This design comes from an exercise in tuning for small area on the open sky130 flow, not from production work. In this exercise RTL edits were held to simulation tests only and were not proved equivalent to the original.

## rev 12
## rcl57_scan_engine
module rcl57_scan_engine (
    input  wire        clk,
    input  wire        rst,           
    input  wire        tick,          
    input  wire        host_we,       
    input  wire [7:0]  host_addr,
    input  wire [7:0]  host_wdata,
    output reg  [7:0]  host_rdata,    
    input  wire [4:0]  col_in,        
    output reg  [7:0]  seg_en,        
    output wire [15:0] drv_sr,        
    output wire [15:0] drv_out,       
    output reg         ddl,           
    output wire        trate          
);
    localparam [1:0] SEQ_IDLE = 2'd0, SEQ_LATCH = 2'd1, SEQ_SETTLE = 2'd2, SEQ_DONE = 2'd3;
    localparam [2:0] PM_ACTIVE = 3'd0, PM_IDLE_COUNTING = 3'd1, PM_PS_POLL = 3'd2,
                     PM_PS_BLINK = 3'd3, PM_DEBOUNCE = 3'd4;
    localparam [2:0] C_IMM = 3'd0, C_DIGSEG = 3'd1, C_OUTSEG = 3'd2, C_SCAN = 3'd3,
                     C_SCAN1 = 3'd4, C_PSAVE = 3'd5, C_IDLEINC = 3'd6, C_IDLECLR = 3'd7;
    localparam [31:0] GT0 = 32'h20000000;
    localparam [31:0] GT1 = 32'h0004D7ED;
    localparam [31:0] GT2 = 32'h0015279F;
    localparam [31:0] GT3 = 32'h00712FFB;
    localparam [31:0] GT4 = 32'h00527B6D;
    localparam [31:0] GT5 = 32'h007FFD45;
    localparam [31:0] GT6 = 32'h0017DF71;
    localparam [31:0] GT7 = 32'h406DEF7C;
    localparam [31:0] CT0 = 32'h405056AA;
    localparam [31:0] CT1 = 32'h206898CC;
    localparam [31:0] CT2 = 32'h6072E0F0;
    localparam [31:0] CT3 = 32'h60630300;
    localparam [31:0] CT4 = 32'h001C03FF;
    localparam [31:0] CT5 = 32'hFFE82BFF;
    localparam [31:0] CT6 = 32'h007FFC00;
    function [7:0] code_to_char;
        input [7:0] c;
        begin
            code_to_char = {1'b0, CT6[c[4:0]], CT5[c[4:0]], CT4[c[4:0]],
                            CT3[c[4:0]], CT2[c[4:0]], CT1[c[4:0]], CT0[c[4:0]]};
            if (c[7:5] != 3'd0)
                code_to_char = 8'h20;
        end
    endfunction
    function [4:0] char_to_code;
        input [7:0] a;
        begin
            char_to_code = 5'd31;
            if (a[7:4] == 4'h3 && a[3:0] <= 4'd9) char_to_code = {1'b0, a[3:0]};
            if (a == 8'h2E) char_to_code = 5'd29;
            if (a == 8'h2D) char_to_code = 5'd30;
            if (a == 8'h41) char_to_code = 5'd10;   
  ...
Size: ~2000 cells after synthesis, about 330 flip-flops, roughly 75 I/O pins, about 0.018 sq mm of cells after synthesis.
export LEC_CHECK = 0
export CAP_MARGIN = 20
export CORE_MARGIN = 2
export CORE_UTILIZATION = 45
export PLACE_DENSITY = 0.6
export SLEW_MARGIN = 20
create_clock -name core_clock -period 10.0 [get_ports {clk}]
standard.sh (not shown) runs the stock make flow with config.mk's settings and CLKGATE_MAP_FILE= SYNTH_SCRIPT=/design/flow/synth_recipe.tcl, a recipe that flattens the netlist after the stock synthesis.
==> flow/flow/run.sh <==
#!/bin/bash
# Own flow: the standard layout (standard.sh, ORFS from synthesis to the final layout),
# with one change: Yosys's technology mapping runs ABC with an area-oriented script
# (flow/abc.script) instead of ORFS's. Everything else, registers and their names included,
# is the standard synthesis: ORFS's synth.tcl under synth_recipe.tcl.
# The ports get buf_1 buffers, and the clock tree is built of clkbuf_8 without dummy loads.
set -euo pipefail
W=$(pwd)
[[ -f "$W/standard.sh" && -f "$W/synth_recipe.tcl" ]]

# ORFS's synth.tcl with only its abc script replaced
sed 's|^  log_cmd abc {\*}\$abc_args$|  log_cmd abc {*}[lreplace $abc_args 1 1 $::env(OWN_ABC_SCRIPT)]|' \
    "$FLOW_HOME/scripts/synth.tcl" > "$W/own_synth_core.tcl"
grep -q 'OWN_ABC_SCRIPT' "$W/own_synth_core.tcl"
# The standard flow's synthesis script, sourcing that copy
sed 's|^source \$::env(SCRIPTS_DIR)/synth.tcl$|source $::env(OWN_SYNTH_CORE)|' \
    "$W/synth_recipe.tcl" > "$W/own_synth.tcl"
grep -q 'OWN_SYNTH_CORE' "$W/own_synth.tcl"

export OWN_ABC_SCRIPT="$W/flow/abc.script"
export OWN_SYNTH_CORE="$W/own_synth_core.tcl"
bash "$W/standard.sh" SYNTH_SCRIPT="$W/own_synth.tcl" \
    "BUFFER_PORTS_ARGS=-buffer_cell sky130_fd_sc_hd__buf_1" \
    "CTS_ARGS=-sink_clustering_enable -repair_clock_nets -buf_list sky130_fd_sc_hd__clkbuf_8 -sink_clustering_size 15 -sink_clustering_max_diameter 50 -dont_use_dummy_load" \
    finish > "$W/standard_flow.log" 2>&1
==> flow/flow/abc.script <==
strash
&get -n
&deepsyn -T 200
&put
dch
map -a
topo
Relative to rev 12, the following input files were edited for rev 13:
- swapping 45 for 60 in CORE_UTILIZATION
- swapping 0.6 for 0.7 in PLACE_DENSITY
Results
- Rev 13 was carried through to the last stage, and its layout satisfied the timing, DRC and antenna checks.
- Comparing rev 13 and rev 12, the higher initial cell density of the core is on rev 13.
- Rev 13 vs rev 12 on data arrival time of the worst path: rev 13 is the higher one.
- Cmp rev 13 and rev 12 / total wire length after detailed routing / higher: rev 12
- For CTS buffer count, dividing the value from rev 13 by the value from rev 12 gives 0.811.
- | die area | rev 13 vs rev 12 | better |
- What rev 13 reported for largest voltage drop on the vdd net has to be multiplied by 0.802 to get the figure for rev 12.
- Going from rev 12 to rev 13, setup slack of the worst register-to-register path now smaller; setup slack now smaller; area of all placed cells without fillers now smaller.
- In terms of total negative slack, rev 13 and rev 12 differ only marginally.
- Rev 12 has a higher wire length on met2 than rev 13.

_ _ _

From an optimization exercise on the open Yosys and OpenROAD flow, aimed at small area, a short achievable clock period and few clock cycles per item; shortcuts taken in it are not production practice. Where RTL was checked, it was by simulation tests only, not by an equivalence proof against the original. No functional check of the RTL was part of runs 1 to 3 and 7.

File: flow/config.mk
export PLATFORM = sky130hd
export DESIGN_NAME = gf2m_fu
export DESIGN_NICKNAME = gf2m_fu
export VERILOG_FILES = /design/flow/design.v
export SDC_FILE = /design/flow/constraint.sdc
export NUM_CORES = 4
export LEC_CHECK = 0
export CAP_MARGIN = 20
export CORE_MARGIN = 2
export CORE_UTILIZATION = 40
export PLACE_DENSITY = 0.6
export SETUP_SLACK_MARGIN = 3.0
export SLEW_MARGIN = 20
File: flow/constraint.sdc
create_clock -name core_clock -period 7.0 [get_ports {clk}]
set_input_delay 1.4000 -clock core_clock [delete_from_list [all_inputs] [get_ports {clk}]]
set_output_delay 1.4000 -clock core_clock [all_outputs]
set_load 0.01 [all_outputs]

_ _ _

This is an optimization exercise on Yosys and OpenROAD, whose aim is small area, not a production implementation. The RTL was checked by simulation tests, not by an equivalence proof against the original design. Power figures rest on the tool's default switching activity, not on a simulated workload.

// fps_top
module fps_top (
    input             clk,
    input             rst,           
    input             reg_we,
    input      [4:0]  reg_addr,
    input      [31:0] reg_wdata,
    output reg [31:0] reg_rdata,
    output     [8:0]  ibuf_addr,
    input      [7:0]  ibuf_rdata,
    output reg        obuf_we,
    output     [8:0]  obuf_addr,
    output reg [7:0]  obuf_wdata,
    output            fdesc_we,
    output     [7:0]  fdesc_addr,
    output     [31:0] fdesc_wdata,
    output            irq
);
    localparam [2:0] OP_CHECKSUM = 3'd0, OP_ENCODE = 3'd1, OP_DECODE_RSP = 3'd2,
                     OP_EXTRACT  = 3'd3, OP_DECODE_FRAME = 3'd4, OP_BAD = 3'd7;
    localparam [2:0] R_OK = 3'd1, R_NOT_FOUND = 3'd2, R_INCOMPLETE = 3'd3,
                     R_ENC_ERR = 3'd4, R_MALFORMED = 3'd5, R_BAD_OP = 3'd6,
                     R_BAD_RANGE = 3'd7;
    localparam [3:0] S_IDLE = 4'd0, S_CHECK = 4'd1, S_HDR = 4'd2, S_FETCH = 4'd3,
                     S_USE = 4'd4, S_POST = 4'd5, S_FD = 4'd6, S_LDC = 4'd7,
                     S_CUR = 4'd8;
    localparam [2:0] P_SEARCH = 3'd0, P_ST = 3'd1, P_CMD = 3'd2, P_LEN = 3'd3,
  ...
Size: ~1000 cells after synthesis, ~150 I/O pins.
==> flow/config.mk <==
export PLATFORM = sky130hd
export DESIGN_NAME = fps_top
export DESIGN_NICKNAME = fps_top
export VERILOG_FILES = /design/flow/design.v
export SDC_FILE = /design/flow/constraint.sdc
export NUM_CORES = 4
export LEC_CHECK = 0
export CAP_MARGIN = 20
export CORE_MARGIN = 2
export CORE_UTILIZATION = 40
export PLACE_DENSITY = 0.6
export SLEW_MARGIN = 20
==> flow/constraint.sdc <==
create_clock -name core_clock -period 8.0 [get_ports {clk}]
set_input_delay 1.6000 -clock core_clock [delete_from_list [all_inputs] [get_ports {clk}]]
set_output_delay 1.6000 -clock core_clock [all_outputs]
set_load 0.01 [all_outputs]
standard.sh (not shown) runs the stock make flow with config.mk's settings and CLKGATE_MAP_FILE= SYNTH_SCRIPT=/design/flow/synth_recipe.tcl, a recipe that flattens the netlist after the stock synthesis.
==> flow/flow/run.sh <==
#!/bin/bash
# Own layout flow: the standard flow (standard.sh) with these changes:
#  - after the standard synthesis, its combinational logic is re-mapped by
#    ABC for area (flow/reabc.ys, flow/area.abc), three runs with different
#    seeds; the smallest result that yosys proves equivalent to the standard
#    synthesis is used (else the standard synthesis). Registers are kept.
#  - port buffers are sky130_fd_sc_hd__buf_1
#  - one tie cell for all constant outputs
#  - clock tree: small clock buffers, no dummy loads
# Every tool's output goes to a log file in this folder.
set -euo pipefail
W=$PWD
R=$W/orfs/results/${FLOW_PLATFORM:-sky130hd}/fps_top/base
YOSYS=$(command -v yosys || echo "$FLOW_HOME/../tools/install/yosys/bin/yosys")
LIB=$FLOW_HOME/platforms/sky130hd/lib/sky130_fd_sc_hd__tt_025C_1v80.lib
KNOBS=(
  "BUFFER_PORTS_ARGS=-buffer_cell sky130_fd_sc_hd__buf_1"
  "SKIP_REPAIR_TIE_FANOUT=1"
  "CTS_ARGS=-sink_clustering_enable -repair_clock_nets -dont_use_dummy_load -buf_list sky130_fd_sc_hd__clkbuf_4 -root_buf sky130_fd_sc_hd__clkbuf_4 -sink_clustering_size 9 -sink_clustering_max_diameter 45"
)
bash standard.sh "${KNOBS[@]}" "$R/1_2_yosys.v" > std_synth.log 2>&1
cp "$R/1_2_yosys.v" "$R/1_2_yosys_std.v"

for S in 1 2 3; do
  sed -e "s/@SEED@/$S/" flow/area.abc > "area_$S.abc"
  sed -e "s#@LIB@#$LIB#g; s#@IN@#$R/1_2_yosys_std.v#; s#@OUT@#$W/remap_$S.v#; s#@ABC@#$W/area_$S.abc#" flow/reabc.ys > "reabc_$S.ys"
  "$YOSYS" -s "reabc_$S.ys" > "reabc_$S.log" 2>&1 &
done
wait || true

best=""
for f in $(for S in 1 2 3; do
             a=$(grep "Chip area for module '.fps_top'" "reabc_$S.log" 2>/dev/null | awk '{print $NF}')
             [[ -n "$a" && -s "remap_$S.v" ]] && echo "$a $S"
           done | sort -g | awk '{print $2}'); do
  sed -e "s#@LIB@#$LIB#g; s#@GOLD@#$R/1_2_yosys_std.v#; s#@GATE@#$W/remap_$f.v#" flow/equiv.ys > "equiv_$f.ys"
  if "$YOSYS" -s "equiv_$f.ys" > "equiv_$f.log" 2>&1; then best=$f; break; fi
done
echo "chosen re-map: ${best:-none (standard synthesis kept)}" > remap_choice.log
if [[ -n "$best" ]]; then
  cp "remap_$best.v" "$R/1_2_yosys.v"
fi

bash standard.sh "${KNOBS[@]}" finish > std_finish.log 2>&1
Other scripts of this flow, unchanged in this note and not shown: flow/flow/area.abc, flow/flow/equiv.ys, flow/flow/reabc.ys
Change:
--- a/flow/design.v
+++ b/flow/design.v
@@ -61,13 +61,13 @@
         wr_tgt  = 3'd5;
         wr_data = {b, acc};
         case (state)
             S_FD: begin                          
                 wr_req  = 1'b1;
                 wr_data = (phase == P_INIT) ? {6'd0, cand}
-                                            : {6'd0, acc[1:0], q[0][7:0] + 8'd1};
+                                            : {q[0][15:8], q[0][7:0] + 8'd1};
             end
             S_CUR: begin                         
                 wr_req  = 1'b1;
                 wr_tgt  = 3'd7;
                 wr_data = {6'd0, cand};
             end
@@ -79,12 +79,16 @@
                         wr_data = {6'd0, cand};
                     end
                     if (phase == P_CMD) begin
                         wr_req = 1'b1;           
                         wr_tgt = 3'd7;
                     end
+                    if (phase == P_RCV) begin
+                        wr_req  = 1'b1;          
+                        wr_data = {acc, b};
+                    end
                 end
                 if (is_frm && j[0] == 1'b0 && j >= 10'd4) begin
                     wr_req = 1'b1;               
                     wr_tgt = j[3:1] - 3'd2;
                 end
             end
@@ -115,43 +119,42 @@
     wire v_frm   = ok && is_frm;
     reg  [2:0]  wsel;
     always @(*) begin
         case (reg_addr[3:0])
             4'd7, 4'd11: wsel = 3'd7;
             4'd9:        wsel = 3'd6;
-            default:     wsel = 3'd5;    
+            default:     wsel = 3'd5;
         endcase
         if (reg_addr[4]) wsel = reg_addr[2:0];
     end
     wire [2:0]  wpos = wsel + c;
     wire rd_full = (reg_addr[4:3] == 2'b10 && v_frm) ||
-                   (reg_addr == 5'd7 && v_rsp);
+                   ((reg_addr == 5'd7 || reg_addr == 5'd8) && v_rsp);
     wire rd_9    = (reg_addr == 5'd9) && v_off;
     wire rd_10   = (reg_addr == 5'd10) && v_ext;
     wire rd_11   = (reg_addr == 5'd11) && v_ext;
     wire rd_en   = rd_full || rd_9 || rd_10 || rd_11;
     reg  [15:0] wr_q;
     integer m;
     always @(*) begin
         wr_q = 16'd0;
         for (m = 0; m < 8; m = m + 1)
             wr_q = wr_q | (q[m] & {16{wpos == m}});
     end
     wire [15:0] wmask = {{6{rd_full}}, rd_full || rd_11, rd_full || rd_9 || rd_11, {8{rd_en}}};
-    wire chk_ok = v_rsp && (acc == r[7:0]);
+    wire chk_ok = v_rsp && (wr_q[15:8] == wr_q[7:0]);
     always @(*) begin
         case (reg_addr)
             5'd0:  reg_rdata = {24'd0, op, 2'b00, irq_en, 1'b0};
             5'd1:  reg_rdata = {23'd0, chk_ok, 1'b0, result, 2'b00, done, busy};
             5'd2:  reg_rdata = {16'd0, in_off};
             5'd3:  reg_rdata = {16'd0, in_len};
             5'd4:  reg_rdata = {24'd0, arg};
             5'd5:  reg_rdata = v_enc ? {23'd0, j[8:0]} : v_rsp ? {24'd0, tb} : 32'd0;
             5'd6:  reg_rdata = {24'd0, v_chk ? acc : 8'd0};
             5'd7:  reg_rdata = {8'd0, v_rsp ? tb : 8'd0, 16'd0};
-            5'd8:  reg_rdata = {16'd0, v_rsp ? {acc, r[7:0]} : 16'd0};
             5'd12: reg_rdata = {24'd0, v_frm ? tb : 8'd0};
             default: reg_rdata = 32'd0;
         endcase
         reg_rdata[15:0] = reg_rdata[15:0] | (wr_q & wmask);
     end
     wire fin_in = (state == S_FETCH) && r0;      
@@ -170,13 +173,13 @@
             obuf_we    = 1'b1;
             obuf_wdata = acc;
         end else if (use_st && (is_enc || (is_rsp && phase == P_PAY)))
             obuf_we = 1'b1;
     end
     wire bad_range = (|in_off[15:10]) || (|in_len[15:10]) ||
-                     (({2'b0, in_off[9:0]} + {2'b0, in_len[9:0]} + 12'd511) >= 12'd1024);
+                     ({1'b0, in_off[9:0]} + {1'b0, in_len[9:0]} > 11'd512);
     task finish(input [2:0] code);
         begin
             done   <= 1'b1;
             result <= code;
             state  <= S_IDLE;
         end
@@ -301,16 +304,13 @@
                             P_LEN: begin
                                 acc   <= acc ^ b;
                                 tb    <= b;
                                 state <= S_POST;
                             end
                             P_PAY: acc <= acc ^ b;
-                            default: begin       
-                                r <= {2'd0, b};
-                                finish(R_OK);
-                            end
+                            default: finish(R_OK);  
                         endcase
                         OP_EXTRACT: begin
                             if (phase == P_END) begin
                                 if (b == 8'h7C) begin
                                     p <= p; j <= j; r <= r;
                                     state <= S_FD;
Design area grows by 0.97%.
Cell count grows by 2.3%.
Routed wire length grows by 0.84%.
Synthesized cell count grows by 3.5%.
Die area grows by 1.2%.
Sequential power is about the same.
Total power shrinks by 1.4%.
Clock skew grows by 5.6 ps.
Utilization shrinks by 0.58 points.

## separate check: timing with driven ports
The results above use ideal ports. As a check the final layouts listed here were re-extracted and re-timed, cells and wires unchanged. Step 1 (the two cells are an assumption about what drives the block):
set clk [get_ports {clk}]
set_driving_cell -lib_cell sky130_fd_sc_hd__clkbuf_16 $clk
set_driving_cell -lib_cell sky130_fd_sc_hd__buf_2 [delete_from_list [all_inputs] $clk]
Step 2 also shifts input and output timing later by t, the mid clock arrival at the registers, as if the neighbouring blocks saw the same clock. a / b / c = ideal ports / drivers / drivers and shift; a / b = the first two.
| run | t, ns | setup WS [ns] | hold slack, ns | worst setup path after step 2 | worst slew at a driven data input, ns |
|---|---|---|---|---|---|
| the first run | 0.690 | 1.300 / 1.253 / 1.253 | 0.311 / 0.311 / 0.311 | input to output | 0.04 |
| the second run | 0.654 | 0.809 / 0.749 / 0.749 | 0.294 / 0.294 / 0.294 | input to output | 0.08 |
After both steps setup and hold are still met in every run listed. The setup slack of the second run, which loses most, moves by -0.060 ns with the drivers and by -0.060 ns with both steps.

_ _ _

In the material above, locate the line containing "This design comes" and the line containing "localparam [2:0] C_IMM". Transcribe exactly those two lines and every line between them, and nothing more.

This design comes from an exercise in tuning for small area on the open sky130 flow, not from production work. In this exercise RTL edits were held to simulation tests only and were not proved equivalent to the original.

## rev 12
## rcl57_scan_engine
module rcl57_scan_engine (
    input  wire        clk,
    input  wire        rst,           
    input  wire        tick,          
    input  wire        host_we,       
    input  wire [7:0]  host_addr,
    input  wire [7:0]  host_wdata,
    output reg  [7:0]  host_rdata,    
    input  wire [4:0]  col_in,        
    output reg  [7:0]  seg_en,        
    output wire [15:0] drv_sr,        
    output wire [15:0] drv_out,       
    output reg         ddl,           
    output wire        trate          
);
    localparam [1:0] SEQ_IDLE = 2'd0, SEQ_LATCH = 2'd1, SEQ_SETTLE = 2'd2, SEQ_DONE = 2'd3;
    localparam [2:0] PM_ACTIVE = 3'd0, PM_IDLE_COUNTING = 3'd1, PM_PS_POLL = 3'd2,
                     PM_PS_BLINK = 3'd3, PM_DEBOUNCE = 3'd4;
    localparam [2:0] C_IMM = 3'd0, C_DIGSEG = 3'd1, C_OUTSEG = 3'd2, C_SCAN = 3'd3,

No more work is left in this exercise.